[BRIEF]
Count each line below that has the word "RESPOND" in it, and give only the total.

[SUPPLIED MATERIAL]
..........
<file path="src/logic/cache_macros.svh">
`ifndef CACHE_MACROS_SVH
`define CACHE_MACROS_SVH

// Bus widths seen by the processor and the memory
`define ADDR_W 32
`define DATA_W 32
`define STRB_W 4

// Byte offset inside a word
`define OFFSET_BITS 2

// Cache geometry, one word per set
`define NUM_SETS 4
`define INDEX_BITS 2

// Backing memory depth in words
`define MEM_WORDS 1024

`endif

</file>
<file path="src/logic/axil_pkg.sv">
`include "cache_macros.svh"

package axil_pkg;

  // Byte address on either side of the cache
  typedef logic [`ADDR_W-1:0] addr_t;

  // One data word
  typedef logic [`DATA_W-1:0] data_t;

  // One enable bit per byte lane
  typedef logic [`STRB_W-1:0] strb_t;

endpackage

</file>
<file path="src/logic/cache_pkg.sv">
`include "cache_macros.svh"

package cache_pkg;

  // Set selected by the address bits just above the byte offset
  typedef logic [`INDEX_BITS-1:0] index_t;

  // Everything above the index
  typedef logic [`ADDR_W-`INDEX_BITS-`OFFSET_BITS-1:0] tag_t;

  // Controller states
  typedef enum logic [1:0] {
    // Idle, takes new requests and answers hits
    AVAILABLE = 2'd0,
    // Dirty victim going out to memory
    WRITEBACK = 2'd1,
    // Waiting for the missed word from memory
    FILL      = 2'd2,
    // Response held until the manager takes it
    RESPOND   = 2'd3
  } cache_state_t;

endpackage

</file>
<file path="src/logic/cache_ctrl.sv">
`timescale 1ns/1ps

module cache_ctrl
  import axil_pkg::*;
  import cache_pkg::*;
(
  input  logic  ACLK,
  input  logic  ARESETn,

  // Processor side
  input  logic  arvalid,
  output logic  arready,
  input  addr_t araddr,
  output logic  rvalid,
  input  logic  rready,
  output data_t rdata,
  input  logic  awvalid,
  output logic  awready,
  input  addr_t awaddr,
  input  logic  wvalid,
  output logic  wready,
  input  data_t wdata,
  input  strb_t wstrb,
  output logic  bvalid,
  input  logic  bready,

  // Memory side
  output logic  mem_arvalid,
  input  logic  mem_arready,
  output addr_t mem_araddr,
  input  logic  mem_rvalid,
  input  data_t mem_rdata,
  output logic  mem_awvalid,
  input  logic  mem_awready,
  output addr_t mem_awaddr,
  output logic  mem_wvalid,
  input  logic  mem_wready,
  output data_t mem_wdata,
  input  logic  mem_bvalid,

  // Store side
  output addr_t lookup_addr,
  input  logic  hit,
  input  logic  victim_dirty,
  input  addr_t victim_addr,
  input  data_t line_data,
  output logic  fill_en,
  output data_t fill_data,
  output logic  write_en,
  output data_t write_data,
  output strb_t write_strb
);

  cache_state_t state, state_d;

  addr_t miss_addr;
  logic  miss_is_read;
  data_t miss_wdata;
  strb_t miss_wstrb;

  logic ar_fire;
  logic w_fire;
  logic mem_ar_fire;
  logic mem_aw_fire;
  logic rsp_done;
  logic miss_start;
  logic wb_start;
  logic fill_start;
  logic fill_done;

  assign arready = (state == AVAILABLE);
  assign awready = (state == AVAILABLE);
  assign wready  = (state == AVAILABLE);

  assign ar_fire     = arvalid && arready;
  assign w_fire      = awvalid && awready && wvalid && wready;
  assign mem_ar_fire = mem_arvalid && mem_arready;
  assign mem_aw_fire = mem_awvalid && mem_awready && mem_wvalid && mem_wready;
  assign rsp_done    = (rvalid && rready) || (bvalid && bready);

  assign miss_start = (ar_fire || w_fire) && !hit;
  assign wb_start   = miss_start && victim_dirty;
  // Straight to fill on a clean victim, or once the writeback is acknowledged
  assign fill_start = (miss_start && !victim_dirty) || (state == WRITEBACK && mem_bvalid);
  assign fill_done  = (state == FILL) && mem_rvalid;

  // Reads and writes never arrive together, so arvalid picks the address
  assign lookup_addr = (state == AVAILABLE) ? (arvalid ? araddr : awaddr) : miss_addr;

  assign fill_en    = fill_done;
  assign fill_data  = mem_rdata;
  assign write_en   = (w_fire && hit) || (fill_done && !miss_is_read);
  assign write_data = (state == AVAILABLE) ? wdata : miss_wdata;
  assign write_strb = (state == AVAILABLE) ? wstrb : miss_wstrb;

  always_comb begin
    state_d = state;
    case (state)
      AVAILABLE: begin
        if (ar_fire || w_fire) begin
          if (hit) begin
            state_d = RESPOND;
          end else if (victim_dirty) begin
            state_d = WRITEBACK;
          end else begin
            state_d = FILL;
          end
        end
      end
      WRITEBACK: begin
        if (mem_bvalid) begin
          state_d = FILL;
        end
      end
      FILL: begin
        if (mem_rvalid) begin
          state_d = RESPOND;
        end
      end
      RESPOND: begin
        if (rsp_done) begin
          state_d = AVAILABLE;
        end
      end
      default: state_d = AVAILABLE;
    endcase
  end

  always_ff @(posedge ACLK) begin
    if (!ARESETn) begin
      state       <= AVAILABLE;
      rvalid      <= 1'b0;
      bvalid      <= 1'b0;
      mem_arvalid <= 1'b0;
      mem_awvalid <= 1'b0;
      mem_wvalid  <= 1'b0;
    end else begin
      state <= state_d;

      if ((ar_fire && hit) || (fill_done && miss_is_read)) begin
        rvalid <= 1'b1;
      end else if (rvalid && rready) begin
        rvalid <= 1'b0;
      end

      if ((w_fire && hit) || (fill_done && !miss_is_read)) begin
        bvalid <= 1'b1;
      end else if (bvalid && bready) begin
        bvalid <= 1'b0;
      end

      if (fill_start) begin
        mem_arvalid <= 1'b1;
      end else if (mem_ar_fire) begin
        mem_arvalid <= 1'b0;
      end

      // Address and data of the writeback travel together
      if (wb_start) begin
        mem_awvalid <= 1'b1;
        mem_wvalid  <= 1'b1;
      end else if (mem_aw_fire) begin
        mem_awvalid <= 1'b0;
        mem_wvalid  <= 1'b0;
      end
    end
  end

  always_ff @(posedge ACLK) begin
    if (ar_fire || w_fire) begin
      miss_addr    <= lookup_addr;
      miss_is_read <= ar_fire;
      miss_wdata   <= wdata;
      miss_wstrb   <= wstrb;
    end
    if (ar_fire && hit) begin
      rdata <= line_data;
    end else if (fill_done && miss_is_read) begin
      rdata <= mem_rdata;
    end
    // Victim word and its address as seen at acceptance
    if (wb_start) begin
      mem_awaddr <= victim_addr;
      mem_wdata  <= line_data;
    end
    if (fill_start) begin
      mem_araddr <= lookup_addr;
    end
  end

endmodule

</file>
..........
[YOUR RESPONSE]
4